“That’s my first drink. I promise you!”

This, (obviously a joke) from an thin man in his 60’s wearing a tank top across the bar from me. It’s clearly noted on the signs outside that this kind of attire is not allowed, but maybe they look the other way when it’s a regular customer and the temperature outside is a little north of 100 degrees.

This is The Crying Shame, a Waco watering hole where people of all ages, creeds, and backgrounds gather.

I’ve been here enough to know the names of a few regulars, but not often enough for them to know my name and that’s ok with me.

There’s Doug over there at the long table just in front of the pool table lamp hanging at just the right angle that he and his friends are silhouette when you walk into the dark room. Doug usually sits next to Beverly, who owns a carpet store in town and stands at around 6’1″. Doug has a voice like the late great Steven Fromholtz.

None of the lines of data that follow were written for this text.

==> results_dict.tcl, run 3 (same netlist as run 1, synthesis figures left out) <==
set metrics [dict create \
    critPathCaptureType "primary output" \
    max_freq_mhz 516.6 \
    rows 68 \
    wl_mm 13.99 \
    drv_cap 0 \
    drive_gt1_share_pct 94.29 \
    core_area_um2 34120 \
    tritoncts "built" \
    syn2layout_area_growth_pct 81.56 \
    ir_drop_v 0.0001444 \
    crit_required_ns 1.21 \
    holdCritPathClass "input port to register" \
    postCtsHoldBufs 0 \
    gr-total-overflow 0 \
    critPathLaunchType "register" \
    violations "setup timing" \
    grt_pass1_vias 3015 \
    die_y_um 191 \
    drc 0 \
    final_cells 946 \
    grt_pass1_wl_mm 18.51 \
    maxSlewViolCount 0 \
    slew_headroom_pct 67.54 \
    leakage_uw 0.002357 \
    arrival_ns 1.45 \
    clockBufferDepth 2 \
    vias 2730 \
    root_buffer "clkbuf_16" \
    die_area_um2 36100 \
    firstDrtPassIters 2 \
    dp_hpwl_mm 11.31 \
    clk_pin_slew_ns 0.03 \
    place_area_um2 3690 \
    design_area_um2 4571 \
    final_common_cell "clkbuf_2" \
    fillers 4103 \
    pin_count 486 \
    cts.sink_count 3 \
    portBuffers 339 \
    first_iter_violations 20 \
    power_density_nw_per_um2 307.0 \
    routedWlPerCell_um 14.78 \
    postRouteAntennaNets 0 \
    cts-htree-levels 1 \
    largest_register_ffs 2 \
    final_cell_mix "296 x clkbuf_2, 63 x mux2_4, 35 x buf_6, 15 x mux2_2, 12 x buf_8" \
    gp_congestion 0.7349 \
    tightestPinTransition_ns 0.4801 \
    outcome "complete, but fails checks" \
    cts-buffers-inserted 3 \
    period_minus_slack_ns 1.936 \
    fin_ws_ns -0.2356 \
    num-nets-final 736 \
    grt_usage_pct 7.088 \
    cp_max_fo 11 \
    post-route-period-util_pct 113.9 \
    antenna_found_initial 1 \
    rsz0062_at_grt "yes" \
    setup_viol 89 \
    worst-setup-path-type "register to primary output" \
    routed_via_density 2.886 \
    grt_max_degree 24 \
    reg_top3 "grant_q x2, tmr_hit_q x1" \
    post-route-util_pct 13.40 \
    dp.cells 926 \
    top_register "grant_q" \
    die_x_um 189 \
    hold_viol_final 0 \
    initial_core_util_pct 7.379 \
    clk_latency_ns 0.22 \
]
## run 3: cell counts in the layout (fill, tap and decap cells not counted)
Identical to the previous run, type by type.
===== src/hdl/soc_pkg.sv =====
`default_nettype none

package soc_pkg;

    // Bus widths
    localparam int DATA_W = 32;
    localparam int SEL_W  = DATA_W / 8;
    localparam int ADDR_W = 30;           // Word address

    // Address fields
    localparam int REGION_W = 4;
    localparam int SLOT_W   = 4;
    localparam int REG_W    = 22;
    localparam int OFFSET_W = ADDR_W - REGION_W;

    // --------------------
    // Address map
    localparam logic [REGION_W-1:0] REGION_SRAM   = 4'd0;
    localparam logic [REGION_W-1:0] REGION_PERIPH = 4'd4;
    localparam logic [SLOT_W-1:0]   SLOT_STATUS   = 4'd0;
    localparam logic [SLOT_W-1:0]   SLOT_AUDIO    = 4'd1;

    // Device sizes
    localparam int LED_W        = 3;
    localparam int BTN_W        = 2;
    localparam int SAMPLE_W     = 12;
    localparam int SAMPLE_CNT_W = 16;

    // --------------------
    // One word address with two decode views
    typedef union packed {
        struct packed {
            logic [REGION_W-1:0] region;
            logic [OFFSET_W-1:0] offset;
        } region_view;
        struct packed {
            logic [REGION_W-1:0] region;
            logic [SLOT_W-1:0]   slot;
            logic [REG_W-1:0]    reg_idx;
        } periph_view;
    } wb_addr_u;

    typedef struct packed {
        logic              cyc;
        logic              stb;
        logic              we;
        wb_addr_u          addr;
        logic [DATA_W-1:0] wdata;
        logic [SEL_W-1:0]  sel;
    } wb_req_t;

    typedef struct packed {
        logic              ack;
        logic              err;
        logic [DATA_W-1:0] rdata;
    } wb_rsp_t;

endpackage

`default_nettype wire

===== src/hdl/wb_status_regs.sv =====
`default_nettype none

module wb_status_regs (
    input  wire                        clk,
    input  wire                        rst_n_i,
    input  soc_pkg::wb_req_t           req_i,
    output soc_pkg::wb_rsp_t           rsp_o,
    input  wire [soc_pkg::BTN_W-1:0]   buttons_i,
    output logic [soc_pkg::LED_W-1:0]  leds_o
);

    logic [soc_pkg::BTN_W-1:0]  btn_meta;
    logic [soc_pkg::BTN_W-1:0]  btn_sync;
    logic [soc_pkg::DATA_W-1:0] rdata_q;
    logic [soc_pkg::REG_W-1:0]  reg_idx;
    logic                       ack_q;
    logic                       accept;

    assign reg_idx = req_i.addr.periph_view.reg_idx;
    assign accept  = req_i.cyc & req_i.stb & ~ack_q;

    // Two flop button synchroniser
    always_ff @(posedge clk) begin
        btn_meta <= buttons_i;
        btn_sync <= btn_meta;
    end

    // --------------------
    // Control and LED register
    always_ff @(posedge clk) begin
        if (!rst_n_i) begin
            ack_q  <= 1'b0;
            leds_o <= '0;
        end else begin
            ack_q <= accept;
            // LEDs live in lane 0
            if (accept && req_i.we && req_i.sel[0] && reg_idx == '0) begin
                leds_o <= req_i.wdata[soc_pkg::LED_W-1:0];
            end
        end
    end

    // Unused registers read zero
    always_ff @(posedge clk) begin
        if (accept && !req_i.we) begin
            case (reg_idx)
                soc_pkg::REG_W'(0): rdata_q <= soc_pkg::DATA_W'(leds_o);
                soc_pkg::REG_W'(1): rdata_q <= soc_pkg::DATA_W'(btn_sync);
                default:            rdata_q <= '0;
            endcase
        end
    end

    assign rsp_o.ack   = ack_q;
    assign rsp_o.err   = 1'b0;
    assign rsp_o.rdata = rdata_q;

endmodule

`default_nettype wire
**config.mk**
```make
export PLATFORM = sky130hd
export DESIGN_NAME = wb_audio_capture
export DESIGN_NICKNAME = d
export VERILOG_FILES = /design/src/hdl/soc_pkg.sv /design/src/hdl/wb_audio_capture.sv
export SDC_FILE = /design/constraint.sdc
export NUM_CORES = 1
export LEC_CHECK = 0
export BUFFER_PORTS_ARGS = -buffer_cell sky130_fd_sc_hd__clkbuf_2
export CELL_PAD_IN_SITES_DETAIL_PLACEMENT = 0
export CELL_PAD_IN_SITES_GLOBAL_PLACEMENT = 1
export CORE_MARGIN = 4
export CORE_UTILIZATION = 35
export CTS_CLUSTER_DIAMETER = 60
export DETAILED_ROUTE_END_ITERATION = 8
export MAX_ROUTING_LAYER = met4
export PLACE_DENSITY = 0.91
export SLEW_MARGIN = 20
export SYNTH_ARGS = -nofsm -noshare
export SYNTH_HDL_FRONTEND = slang
export SYNTH_SLANG_ARGS = --single-unit
```
**constraint.sdc**
```tcl
create_clock -name clk -period 5.35 [get_ports clk]
set_input_delay 0.2675 -clock clk [delete_from_list [all_inputs] [get_ports clk]]
set_output_delay 0.2675 -clock clk [all_outputs]
set_load 0.02 [all_outputs]
```
<file path="src/hdl/soc_pkg.sv">
`default_nettype none

package soc_pkg;

    // Bus widths
    localparam int DATA_W = 32;
    localparam int SEL_W  = DATA_W / 8;
    localparam int ADDR_W = 30;           // Word address

    // Address fields
    localparam int REGION_W = 4;
    localparam int SLOT_W   = 4;
    localparam int REG_W    = 22;
    localparam int OFFSET_W = ADDR_W - REGION_W;

    // --------------------
    // Address map
    localparam logic [REGION_W-1:0] REGION_SRAM   = 4'd0;
    localparam logic [REGION_W-1:0] REGION_PERIPH = 4'd4;
    localparam logic [SLOT_W-1:0]   SLOT_STATUS   = 4'd0;
    localparam logic [SLOT_W-1:0]   SLOT_AUDIO    = 4'd1;

    // Device sizes
    localparam int LED_W        = 3;
    localparam int BTN_W        = 2;
    localparam int SAMPLE_W     = 12;
    localparam int SAMPLE_CNT_W = 16;

    // --------------------
    // One word address with two decode views
    typedef union packed {
        struct packed {
            logic [REGION_W-1:0] region;
            logic [OFFSET_W-1:0] offset;
        } region_view;
        struct packed {
            logic [REGION_W-1:0] region;
            logic [SLOT_W-1:0]   slot;
            logic [REG_W-1:0]    reg_idx;
        } periph_view;
    } wb_addr_u;

    typedef struct packed {
        logic              cyc;
        logic              stb;
        logic              we;
        wb_addr_u          addr;
        logic [DATA_W-1:0] wdata;
        logic [SEL_W-1:0]  sel;
    } wb_req_t;

    typedef struct packed {
        logic              ack;
        logic              err;
        logic [DATA_W-1:0] rdata;
    } wb_rsp_t;

endpackage

`default_nettype wire
</file>
<file path="src/hdl/wb_region_decoder.sv">
`default_nettype none

module wb_region_decoder #(
    parameter int SRAM_WORDS = 1024
) (
    input  wire               clk,
    input  wire               rst_n_i,

    input  soc_pkg::wb_req_t  m_req_i,
    output soc_pkg::wb_rsp_t  m_rsp_o,

    output soc_pkg::wb_req_t  sram_req_o,
    input  soc_pkg::wb_rsp_t  sram_rsp_i,

    output soc_pkg::wb_req_t  periph_req_o,
    input  soc_pkg::wb_rsp_t  periph_rsp_i
);

    logic hit_sram;
    logic hit_periph;
    logic unmapped;
    logic err_q;

    // --------------------
    // Region decode
    assign hit_sram = (m_req_i.addr.region_view.region == soc_pkg::REGION_SRAM) &&
                      (m_req_i.addr.region_view.offset < soc_pkg::OFFSET_W'(SRAM_WORDS));
    assign hit_periph = (m_req_i.addr.region_view.region == soc_pkg::REGION_PERIPH);
    assign unmapped   = !hit_sram && !hit_periph;

    // Only the selected target sees stb
    always_comb begin
        sram_req_o       = m_req_i;
        sram_req_o.stb   = m_req_i.stb & hit_sram;
        periph_req_o     = m_req_i;
        periph_req_o.stb = m_req_i.stb & hit_periph;
    end

    // Error responder pulses for one cycle
    always_ff @(posedge clk) begin
        if (!rst_n_i) begin
            err_q <= 1'b0;
        end else begin
            err_q <= m_req_i.cyc & m_req_i.stb & unmapped & ~err_q;
        end
    end

    // --------------------
    // Response return
    always_comb begin
        if (err_q) begin
            m_rsp_o       = '0;
            m_rsp_o.err   = 1'b1;  // rdata stays zero
        end else if (hit_sram) begin
            m_rsp_o = sram_rsp_i;
        end else if (hit_periph) begin
            m_rsp_o = periph_rsp_i;
        end else begin
            m_rsp_o = '0;
        end
    end

endmodule

`default_nettype wire

</file>
===== config.mk =====
export PLATFORM = sky130hd
export DESIGN_NAME = wb_periph_router
export DESIGN_NICKNAME = d
export VERILOG_FILES = /design/src/hdl/soc_pkg.sv /design/src/hdl/wb_periph_router.sv
export SDC_FILE = /design/constraint.sdc
export NUM_CORES = 1
export LEC_CHECK = 0
export CAP_MARGIN = 0
export CORE_AREA = 3 3 118 120
export DETAILED_ROUTE_END_ITERATION = 7
export DIE_AREA = 0 0 121 123
export DONT_BUFFER_PORTS = 1
export MAX_ROUTING_LAYER = met4
export SLEW_MARGIN = 20
export SYNTH_ARGS = -nofsm -noshare
export SYNTH_HDL_FRONTEND = slang
export SYNTH_SLANG_ARGS = --single-unit

===== constraint.sdc =====
create_clock -name clk -period 1.75 [get_ports clk]
set_clock_uncertainty 0.15 [all_clocks]
set_input_delay 0.2625 -clock clk [delete_from_list [all_inputs] [get_ports clk]]
set_output_delay 0.2625 -clock clk [all_outputs]
set_load 0.005 [all_outputs]
[config.mk]
export PLATFORM = sky130hd
export DESIGN_NAME = lcdSubsystem
export DESIGN_NICKNAME = d
export VERILOG_FILES = /design/src/logic/lcdPkg.sv /design/src/logic/lcdBusTimer.sv /design/src/logic/lcdArbiter.sv /design/src/logic/apbLcdPort.sv /design/src/logic/fillEngine.sv /design/src/logic/lcdSubsystem.sv
export SDC_FILE = /design/constraint.sdc
export NUM_CORES = 1
export LEC_CHECK = 0
export BUFFER_PORTS_ARGS = -buffer_cell sky130_fd_sc_hd__buf_2
export CORE_ASPECT_RATIO = 0.8
export CORE_MARGIN = 3
export CORE_UTILIZATION = 30
export DETAILED_ROUTE_END_ITERATION = 10
export GPL_ROUTABILITY_DRIVEN = 0
export PLACE_DENSITY = 0.51
export SETUP_SLACK_MARGIN = 0.02
export SLEW_MARGIN = 20
export SYNTH_ARGS = -nofsm -noshare
export SYNTH_HDL_FRONTEND = slang
export SYNTH_SLANG_ARGS = --single-unit
[constraint.sdc]
create_clock -name clk -period 2.2 [get_ports clk]
set_clock_uncertainty 0.05 [all_clocks]
set_input_delay 0.11 -clock clk [delete_from_list [all_inputs] [get_ports clk]]
set_output_delay 0.11 -clock clk [all_outputs]
set_load 0.1 [all_outputs]
[src/logic/lcdPkg.sv]
package lcdPkg;

	////////////////////////////////////////////////////////////////////////////
	// Panel bus timing in clock cycles
	////////////////////////////////////////////////////////////////////////////

	localparam int rsCycles = 5;    // RS and data settle before the strobe.
	localparam int wrCycles = 10;   // Write strobe low time.
	localparam int rdCycles = 100;  // Read strobe low time, also read recovery.

	// The read strobe is the longest phase to count.
	localparam int cntWidth = $clog2(rdCycles);

	typedef logic [cntWidth-1:0] cycleCnt;

	////////////////////////////////////////////////////////////////////////////
	// Register map and panel commands
	////////////////////////////////////////////////////////////////////////////

	localparam logic [2:0] apbInstrOffset = 3'b000;  // RS low.
	localparam logic [2:0] apbDataOffset  = 3'b100;  // RS high.

	localparam logic [15:0] ramWriteCmd = 16'h2C00;  // Memory write.

	////////////////////////////////////////////////////////////////////////////
	// Handshake payloads
	////////////////////////////////////////////////////////////////////////////

	typedef struct packed {
		logic        isData;   // RS level.
		logic        isWrite;
		logic [15:0] wdata;
	} lcdReq;

	typedef struct packed {
		logic [15:0] rdata;    // Valid while ack is high after a read.
	} lcdRsp;

endpackage

[src/logic/lcdBusTimer.sv]
module lcdBusTimer (
	input  logic          clk,
	input  logic          nrst,
	input  logic          busReq,
	input  lcdPkg::lcdReq req,
	output logic          busAck,
	output lcdPkg::lcdRsp rsp,
	output logic          lcdCsel,
	output logic          lcdRs,
	output logic          lcdWr,
	output logic          lcdRd,
	input  logic [15:0]   lcdDataIn,
	output logic [15:0]   lcdDataOut,
	output logic [15:0]   lcdDataZ
);

	typedef enum logic [2:0] {
		tsIdle,
		tsSetup,
		tsAccess,
		tsAckWait,
		tsRecovery
	} timerState;

	timerState       state;
	lcdPkg::cycleCnt cnt;
	lcdPkg::cycleCnt rsLast;
	lcdPkg::cycleCnt accessLast;
	logic            curWrite;
	logic            accessDone;

	assign rsLast = lcdPkg::cycleCnt'(lcdPkg::rsCycles - 1);
	assign accessLast = curWrite ? lcdPkg::cycleCnt'(lcdPkg::wrCycles - 1) :
		lcdPkg::cycleCnt'(lcdPkg::rdCycles - 1);  // Recovery reuses the access length.
	assign accessDone = (state == tsAccess) && (cnt == accessLast);

	////////////////////////////////////////////////////////////////////////////
	// Phase sequencer
	////////////////////////////////////////////////////////////////////////////

	always_ff @(posedge clk or negedge nrst) begin
		if (!nrst) begin
			state <= tsIdle;
			cnt <= '0;
			busAck <= 1'b0;
			lcdCsel <= 1'b1;
			lcdRs <= 1'b0;
			lcdWr <= 1'b1;
			lcdRd <= 1'b1;
			lcdDataZ <= 16'hFFFF;
		end else begin
			case (state)
				tsIdle: begin
					if (busReq) begin
						lcdRs <= req.isData;
						lcdDataZ <= req.isWrite ? 16'h0000 : 16'hFFFF;  // Drive writes only.
						cnt <= '0;
						state <= tsSetup;
					end
				end
				tsSetup: begin
					if (cnt == rsLast) begin
						cnt <= '0;
						lcdCsel <= 1'b0;
						lcdWr <= !curWrite;
						lcdRd <= curWrite;
						state <= tsAccess;
					end else begin
						cnt <= cnt + 1'b1;
					end
				end
				tsAccess: begin
					if (accessDone) begin
						cnt <= '0;
						lcdWr <= 1'b1;  // Panel latches on this edge.
						lcdRd <= 1'b1;
						busAck <= 1'b1;
						state <= tsAckWait;
					end else begin
						cnt <= cnt + 1'b1;
					end
				end
				tsAckWait: begin
					if (!busReq) begin
						busAck <= 1'b0;
						state <= tsRecovery;
					end
				end
				tsRecovery: begin
					if (cnt == accessLast) begin
						cnt <= '0;
						lcdCsel <= 1'b1;  // Back to idle pin levels.
						lcdRs <= 1'b0;
						lcdDataZ <= 16'hFFFF;
						state <= tsIdle;
					end else begin
						cnt <= cnt + 1'b1;
					end
				end
				default: begin
					state <= tsIdle;
				end
			endcase
		end
	end

	// Request payload and captured read word.
	always_ff @(posedge clk) begin
		if (state == tsIdle && busReq) begin
			curWrite <= req.isWrite;
			lcdDataOut <= req.wdata;
		end
		if (accessDone && !curWrite) begin
			rsp.rdata <= lcdDataIn;  // Sampled before RD rises.
		end
	end

endmodule

[src/logic/lcdArbiter.sv]
module lcdArbiter (
	input  logic          clk,
	input  logic          nrst,
	input  logic          apbReq,
	input  lcdPkg::lcdReq apbCmd,
	output logic          apbAck,
	input  logic          fillReq,
	input  lcdPkg::lcdReq fillCmd,
	output logic          fillAck,
	output logic          busReq,
	output lcdPkg::lcdReq busCmd,
	input  logic          busAck
);

	logic active;      // A peer holds the bus.
	logic owner;       // Set for the fill engine.
	logic lastWinner;  // Owner of the last finished transaction.
	logic pick;
	logic sel;
	logic winnerReq;

	// Alternate on a tie, otherwise take whoever asks.
	always_comb begin
		if (apbReq && fillReq) begin
			pick = !lastWinner;
		end else begin
			pick = fillReq;
		end
	end

	assign sel = active ? owner : pick;  // Grant in the same cycle from idle.
	assign winnerReq = sel ? fillReq : apbReq;

	assign busReq = winnerReq;
	assign busCmd = sel ? fillCmd : apbCmd;
	assign apbAck = busAck && !sel;
	assign fillAck = busAck && sel;

	always_ff @(posedge clk or negedge nrst) begin
		if (!nrst) begin
			active <= 1'b0;
			owner <= 1'b0;
			lastWinner <= 1'b1;  // APB wins the first tie.
		end else if (!active) begin
			if (apbReq || fillReq) begin
				active <= 1'b1;
				owner <= pick;
			end
		end else if (!winnerReq && !busAck) begin
			active <= 1'b0;  // Four-phase cycle closed.
			lastWinner <= owner;
		end
	end

endmodule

Beverly and Doug at the “long table,” of the Crying Shame in Waco, Texas

To my left, there’s a man giving the guys on either side of him a lesson on barbecue and the drama that comes with having neighbors who don’t care for all the smoke that pours from the stacks of his cooker.

“I just got to get my freezer so I can cook in bulk, because I know they ain’t selling shit like I got down here.”

I didn’t listen long enough to hear where he was referring. He mentioned something about being from the northeast.

Across the bar, Kathy and Holly keep the drinks flowing.

Kathy is a proud grandmother and a devoted daughter. She drives her mother from assisted living in Clifton to doctor’s appointments in Waco at least once a week. She keeps one of her grandchildren, a 3-year-old.

“He’s 3 and he’s already turned into a backseat driver!”

But she said that with a smile only a grandmother could wear on their face.

Kathy and her colleague, Holly may come from completely different backgrounds and generations for all I know, but they work in harmony. When one can’t open a jar, the other suddenly appears with her “church key,” the tool usually reserved for opening bottled beer.

“Don’t bend it!” I said as Kathy pried away at the lid.

“It’ll bend the other way,” she said confidently.

The regulars here seem to take care of each other. There’s a group who meets every Saturday night to play a card game called hand & foot. Anytime one of them ends up in the hospital, another usually sets up a fundraiser for them to help out.

Sure, there are troublemakers that turn up. There are regulars who get out of hand from time. And there are the folks who wear tank tops and aren’t regulars. They’re all dealt with in the most usual way here: firmly told to leave and come back another time.

As for the name, “The Crying Shame,” there’s a story behind it. But even Kathy isn’t sure how it came to be. She promises she’ll get back to me on that.